A few months ago, she started "hitting at" any other babies she saw (in person or on tv). I never really thought of it as hand flapping, but I guess that's what she's doing. At first she did it constantly. Now she's starting to slack off. I think it's just an emotional response to seeing other babies. She interacts with us, shows emotion, laughs, cuddles, talks (a lot!)- all that good stuff, so I'm not too concerned.
I'm sure Emma Kelly is just a happy, healthy baby who can't express her emotions like we do, so she uses her hands to show her happiness.
As far as the not walking thing, I was a late walker. I think somewhere around 15 months. And I turned out ok.

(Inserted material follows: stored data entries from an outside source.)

`src/hdl/swis_pkg.sv`:
```
// ----------------------------------------------------------------------------
// swis_pkg
// Shared types and constants for the stack with in-place insertion sort.
// ----------------------------------------------------------------------------
package swis_pkg;

   localparam int DATA_W   = 32;
   localparam int KIND_W   = 2;
   localparam int STATUS_W = 2;
   localparam int COUNT_W  = 5;

   typedef enum logic [KIND_W-1:0] {
      REQ_PUSH = 2'd0,
      REQ_POP  = 2'd1,
      REQ_SORT = 2'd2
   } req_kind_type;

   typedef enum logic [STATUS_W-1:0] {
      ST_DONE  = 2'd0,
      ST_EMPTY = 2'd1,
      ST_FULL  = 2'd2
   } status_type;

   // commands from the controller to the datapath
   typedef struct packed {
      logic       push;        // write request word at top, count up
      logic       pop;         // read top entry, count down
      logic       sort_start;  // outer index to one, read entry one
      logic       key_load;    // capture key, inner index from outer, read below it
      logic       shift;       // move compared entry up one, inner index down
      logic       place;       // drop key at inner index, advance outer index
      logic       rsp_load;    // fill the response register
      logic       rsp_pop;     // response word from read data, else zero
      status_type rsp_status;
   } cmd_type;

   // status from the datapath to the controller
   typedef struct packed {
      logic empty;     // no entries held
      logic full;      // all entries held
      logic few;       // fewer than two entries, nothing to sort
      logic key_less;  // key below the entry just read
      logic k_one;     // inner index at one, next slot is the bottom
      logic i_last;    // current outer index is the last held entry
      logic rsp_free;  // response register can take a new transaction
   } stat_type;

endpackage

```
`src/hdl/swis_req_if.sv`:
```
// ----------------------------------------------------------------------------
// swis_req_if
// Request channel: valid/ready handshake with request kind and push word.
// ----------------------------------------------------------------------------
interface swis_req_if;

   logic                                valid;
   logic                                ready;
   logic [swis_pkg::KIND_W-1:0]         req_type;
   logic signed [swis_pkg::DATA_W-1:0]  push_value;

   modport source (output valid, output req_type, output push_value, input ready);
   modport sink   (input valid, input req_type, input push_value, output ready);

endinterface

```
`src/hdl/swis_rsp_if.sv`:
```
// ----------------------------------------------------------------------------
// swis_rsp_if
// Response channel: valid/ready handshake with popped word, status and count.
// ----------------------------------------------------------------------------
interface swis_rsp_if;

   logic                                valid;
   logic                                ready;
   logic signed [swis_pkg::DATA_W-1:0]  pop_value;
   logic [swis_pkg::STATUS_W-1:0]       status;
   logic [swis_pkg::COUNT_W-1:0]        count;

   modport source (output valid, output pop_value, output status, output count,
                   input ready);
   modport sink   (input valid, input pop_value, input status, input count,
                   output ready);

endinterface

```
`src/hdl/swis_ram.sv`:
```
// ----------------------------------------------------------------------------
// swis_ram
// Generic simple dual-port RAM: one write port, one read port, registered read.
// ----------------------------------------------------------------------------
module swis_ram #(
   parameter int WIDTH = 32,
   parameter int DEPTH = 16
) (
   input  logic                     clock,
   input  logic                     wr_en,
   input  logic [$clog2(DEPTH)-1:0] wr_addr,
   input  logic [WIDTH-1:0]         wr_data,
   input  logic                     rd_en,
   input  logic [$clog2(DEPTH)-1:0] rd_addr,
   output logic [WIDTH-1:0]         rd_data
);

   logic [WIDTH-1:0] mem_ff [DEPTH];
   logic [WIDTH-1:0] rd_data_ff;

   always_ff @(posedge clock) begin
      if (wr_en) begin
         mem_ff[wr_addr] <= wr_data;
      end
      if (rd_en) begin
         rd_data_ff <= mem_ff[rd_addr];
      end
   end

   assign rd_data = rd_data_ff;

endmodule

```
`src/hdl/swis_datapath.sv`:
```
// ----------------------------------------------------------------------------
// swis_datapath
// Entry store, entry count, sort indexes and key, and the response register.
// ----------------------------------------------------------------------------
module swis_datapath #(
   parameter int DEPTH = 16
) (
   input  logic                                clock,
   input  logic                                reset,
   input  swis_pkg::cmd_type                   cmd,
   output swis_pkg::stat_type                  stat,
   input  logic signed [swis_pkg::DATA_W-1:0]  push_value,
   output logic                                rsp_valid,
   input  logic                                rsp_ready,
   output logic signed [swis_pkg::DATA_W-1:0]  rsp_pop_value,
   output logic [swis_pkg::STATUS_W-1:0]       rsp_status,
   output logic [swis_pkg::COUNT_W-1:0]        rsp_count
);

   localparam int AW = $clog2(DEPTH);
   localparam int CW = $clog2(DEPTH + 1);
   localparam int DW = swis_pkg::DATA_W;

   logic [CW-1:0]          count_ff, count_in;
   logic [AW-1:0]          i_ff, i_in;
   logic [AW-1:0]          k_ff, k_in;
   logic signed [DW-1:0]   key_ff, key_in;

   logic                   rsp_valid_ff, rsp_valid_in;
   logic signed [DW-1:0]   rsp_pop_value_ff, rsp_pop_value_in;
   logic [swis_pkg::STATUS_W-1:0] rsp_status_ff, rsp_status_in;
   logic [swis_pkg::COUNT_W-1:0]  rsp_count_ff, rsp_count_in;

   logic                   wr_en, rd_en;
   logic [AW-1:0]          wr_addr, rd_addr;
   logic [DW-1:0]          wr_data, rd_data;
   logic [CW-1:0]          count_dec, i_next_cnt;

   assign count_dec  = count_ff - CW'(1);
   assign i_next_cnt = CW'(i_ff) + CW'(1);

   always_comb begin
      stat.empty    = (count_ff == '0);
      stat.full     = (count_ff >= CW'(DEPTH));
      stat.few      = (count_ff < CW'(2));
      stat.key_less = (key_ff < $signed(rd_data));
      stat.k_one    = (k_ff == AW'(1));
      stat.i_last   = (i_next_cnt == count_ff);
      stat.rsp_free = !rsp_valid_ff || rsp_ready;
   end

   // store port selection
   always_comb begin
      wr_en   = cmd.push | cmd.shift | cmd.place;
      wr_addr = cmd.push ? count_ff[AW-1:0] : k_ff;
      wr_data = cmd.push ? push_value : (cmd.shift ? rd_data : key_ff);

      rd_en   = cmd.pop | cmd.sort_start | cmd.key_load
              | (cmd.shift & !stat.k_one) | (cmd.place & !stat.i_last);
      if (cmd.pop) begin
         rd_addr = count_dec[AW-1:0];
      end else if (cmd.sort_start) begin
         rd_addr = AW'(1);
      end else if (cmd.key_load) begin
         rd_addr = i_ff - AW'(1);
      end else if (cmd.shift) begin
         rd_addr = k_ff - AW'(2);
      end else begin
         rd_addr = i_ff + AW'(1);
      end
   end

   always_comb begin
      count_in = count_ff;
      i_in     = i_ff;
      k_in     = k_ff;
      key_in   = key_ff;
      if (cmd.push) begin
         count_in = count_ff + CW'(1);
      end else if (cmd.pop) begin
         count_in = count_dec;
      end
      if (cmd.sort_start) begin
         i_in = AW'(1);
      end else if (cmd.place) begin
         i_in = i_ff + AW'(1);
      end
      if (cmd.key_load) begin
         key_in = $signed(rd_data);
         k_in   = i_ff;
      end else if (cmd.shift) begin
         k_in = k_ff - AW'(1);
      end
   end

   always_comb begin
      rsp_valid_in     = rsp_valid_ff && !rsp_ready;
      rsp_pop_value_in = rsp_pop_value_ff;
      rsp_status_in    = rsp_status_ff;
      rsp_count_in     = rsp_count_ff;
      if (cmd.rsp_load) begin
         rsp_valid_in     = 1'b1;
         rsp_pop_value_in = cmd.rsp_pop ? $signed(rd_data) : '0;
         rsp_status_in    = cmd.rsp_status;
         rsp_count_in     = swis_pkg::COUNT_W'(count_in);
      end
   end

   always_ff @(posedge clock) begin
      if (reset) begin
         count_ff     <= '0;
         rsp_valid_ff <= 1'b0;
      end else begin
         count_ff     <= count_in;
         rsp_valid_ff <= rsp_valid_in;
      end
      i_ff             <= i_in;
      k_ff             <= k_in;
      key_ff           <= key_in;
      rsp_pop_value_ff <= rsp_pop_value_in;
      rsp_status_ff    <= rsp_status_in;
      rsp_count_ff     <= rsp_count_in;
   end

   swis_ram #(
      .WIDTH (DW),
      .DEPTH (DEPTH)
   ) u_store (
      .clock   (clock),
      .wr_en   (wr_en),
      .wr_addr (wr_addr),
      .wr_data (wr_data),
      .rd_en   (rd_en),
      .rd_addr (rd_addr),
      .rd_data (rd_data)
   );

   assign rsp_valid     = rsp_valid_ff;
   assign rsp_pop_value = rsp_pop_value_ff;
   assign rsp_status    = rsp_status_ff;
   assign rsp_count     = rsp_count_ff;

endmodule

```
`src/hdl/swis_ctrl.sv`:
```
// ----------------------------------------------------------------------------
// swis_ctrl
// Request sequencer: decodes requests and steps the insertion sort.
// ----------------------------------------------------------------------------
module swis_ctrl (
   input  logic                          clock,
   input  logic                          reset,
   input  logic                          req_valid,
   input  logic [swis_pkg::KIND_W-1:0]   req_type,
   output logic                          req_ready,
   input  swis_pkg::stat_type            stat,
   output swis_pkg::cmd_type             cmd
);

   typedef enum logic [4:0] {
      S_IDLE  = 5'b00001,
      S_POP   = 5'b00010,
      S_KEY   = 5'b00100,
      S_CMP   = 5'b01000,
      S_PLACE = 5'b10000
   } state_type;

   state_type state_ff, state_in;

   assign req_ready = (state_ff == S_IDLE) && stat.rsp_free;

   always_comb begin
      state_in       = state_ff;
      cmd            = '0;
      cmd.rsp_status = swis_pkg::ST_DONE;
      case (state_ff)
         S_IDLE: begin
            if (req_valid && req_ready) begin
               case (req_type)
                  swis_pkg::REQ_PUSH: begin
                     cmd.rsp_load = 1'b1;
                     if (stat.full) begin
                        cmd.rsp_status = swis_pkg::ST_FULL;
                     end else begin
                        cmd.push = 1'b1;
                     end
                  end
                  swis_pkg::REQ_POP: begin
                     if (stat.empty) begin
                        cmd.rsp_load   = 1'b1;
                        cmd.rsp_status = swis_pkg::ST_EMPTY;
                     end else begin
                        cmd.pop  = 1'b1;
                        state_in = S_POP;
                     end
                  end
                  swis_pkg::REQ_SORT: begin
                     if (stat.few) begin
                        cmd.rsp_load = 1'b1;
                     end else begin
                        cmd.sort_start = 1'b1;
                        state_in       = S_KEY;
                     end
                  end
                  default: begin
                     cmd.rsp_load = 1'b1;
                  end
               endcase
            end
         end
         S_POP: begin
            cmd.rsp_load = 1'b1;
            cmd.rsp_pop  = 1'b1;
            state_in     = S_IDLE;
         end
         S_KEY: begin
            cmd.key_load = 1'b1;
            state_in     = S_CMP;
         end
         S_CMP: begin
            if (stat.key_less) begin
               cmd.shift = 1'b1;
               // bottom reached: the key goes into slot zero next cycle
               state_in  = stat.k_one ? S_PLACE : S_CMP;
            end else begin
               cmd.place    = 1'b1;
               cmd.rsp_load = stat.i_last;
               state_in     = stat.i_last ? S_IDLE : S_KEY;
            end
         end
         S_PLACE: begin
            cmd.place    = 1'b1;
            cmd.rsp_load = stat.i_last;
            state_in     = stat.i_last ? S_IDLE : S_KEY;
         end
         default: begin
            state_in = S_IDLE;
         end
      endcase
   end

   always_ff @(posedge clock) begin
      if (reset) begin
         state_ff <= S_IDLE;
      end else begin
         state_ff <= state_in;
      end
   end

endmodule

```
`src/hdl/stack_with_insertion_sort.sv`:
```
// ----------------------------------------------------------------------------
// stack_with_insertion_sort
// LIFO stack of signed words with an in-place ascending insertion sort.
// ----------------------------------------------------------------------------
// Requests come in on req_chan (push, pop or sort), one response per request
// goes out on rsp_chan with the popped word, a status and the entry count.
// Entries live in a RAM with one write and one registered read port.
// Push, failed pop, sort of fewer than two entries and an unused kind are
// answered straight from the idle state; a pop of a held entry first reads
// the RAM. A sort takes each entry from slot one upward: it loads the key,
// shifts the larger entries below it up one slot each, then places the key,
// whether or not it lands in slot zero.
// The sort walks the store through the single RAM read port, one compare
// per cycle. A new request is taken only after the previous one finishes.
// The response register holds its transaction while rsp_chan.ready is low;
// req_chan.ready stays low until it can be replaced, so nothing is lost.
// Synchronous reset empties the stack and drops any pending response; the
// stored words are not cleared and are never read before being pushed.
// ----------------------------------------------------------------------------
module stack_with_insertion_sort #(
   parameter int DEPTH = 16
) (
   input  logic              clock,
   input  logic              reset,
   swis_req_if.sink          req_chan,
   swis_rsp_if.source        rsp_chan
);

   swis_pkg::cmd_type  cmd;
   swis_pkg::stat_type stat;

   swis_ctrl u_ctrl (
      .clock     (clock),
      .reset     (reset),
      .req_valid (req_chan.valid),
      .req_type  (req_chan.req_type),
      .req_ready (req_chan.ready),
      .stat      (stat),
      .cmd       (cmd)
   );

   swis_datapath #(
      .DEPTH (DEPTH)
   ) u_datapath (
      .clock         (clock),
      .reset         (reset),
      .cmd           (cmd),
      .stat          (stat),
      .push_value    (req_chan.push_value),
      .rsp_valid     (rsp_chan.valid),
      .rsp_ready     (rsp_chan.ready),
      .rsp_pop_value (rsp_chan.pop_value),
      .rsp_status    (rsp_chan.status),
      .rsp_count     (rsp_chan.count)
   );

endmodule

```
`src/flat_wrapper.sv`:
```
// flat-port wrapper written by rule: the top's interface ports become plain ports
module stack_with_insertion_sort_flat 
#(
   parameter int DEPTH = 16
)
  (clock, reset, req_chan_valid, req_chan_req_type, req_chan_push_value, req_chan_ready, rsp_chan_valid, rsp_chan_pop_value, rsp_chan_status, rsp_chan_count, rsp_chan_ready);
  swis_req_if req_chan_i ();
  swis_rsp_if rsp_chan_i ();
  input  logic clock;
  input  logic reset;
  input wire logic [$bits(req_chan_i.valid)-1:0] req_chan_valid;
  input wire logic [$bits(req_chan_i.req_type)-1:0] req_chan_req_type;
  input wire logic [$bits(req_chan_i.push_value)-1:0] req_chan_push_value;
  output wire logic [$bits(req_chan_i.ready)-1:0] req_chan_ready;
  output wire logic [$bits(rsp_chan_i.valid)-1:0] rsp_chan_valid;
  output wire logic [$bits(rsp_chan_i.pop_value)-1:0] rsp_chan_pop_value;
  output wire logic [$bits(rsp_chan_i.status)-1:0] rsp_chan_status;
  output wire logic [$bits(rsp_chan_i.count)-1:0] rsp_chan_count;
  input wire logic [$bits(rsp_chan_i.ready)-1:0] rsp_chan_ready;
  assign req_chan_i.valid = req_chan_valid;
  assign req_chan_i.req_type = req_chan_req_type;
  assign req_chan_i.push_value = req_chan_push_value;
  assign req_chan_ready = req_chan_i.ready;
  assign rsp_chan_valid = rsp_chan_i.valid;
  assign rsp_chan_pop_value = rsp_chan_i.pop_value;
  assign rsp_chan_status = rsp_chan_i.status;
  assign rsp_chan_count = rsp_chan_i.count;
  assign rsp_chan_i.ready = rsp_chan_ready;
  stack_with_insertion_sort #(.DEPTH(DEPTH)) u_core (.clock(clock), .reset(reset), .req_chan(req_chan_i), .rsp_chan(rsp_chan_i));
endmodule
```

I know new moms worry about everything. I do. I worry every time a mosquito bites her that she'll have encephalitis (and I live in Louisiana so there's no avoiding them!). I worry about lead paint now. I use those lead check tests all the time on her toys. I'm an obsessive mom!
I'm not turning this into a post about me. I guess what I'm trying to say is I know what you're going through. And Kidd was right this morning saying that you'll worry about her forever. I know I will about mine! It's normal. :-)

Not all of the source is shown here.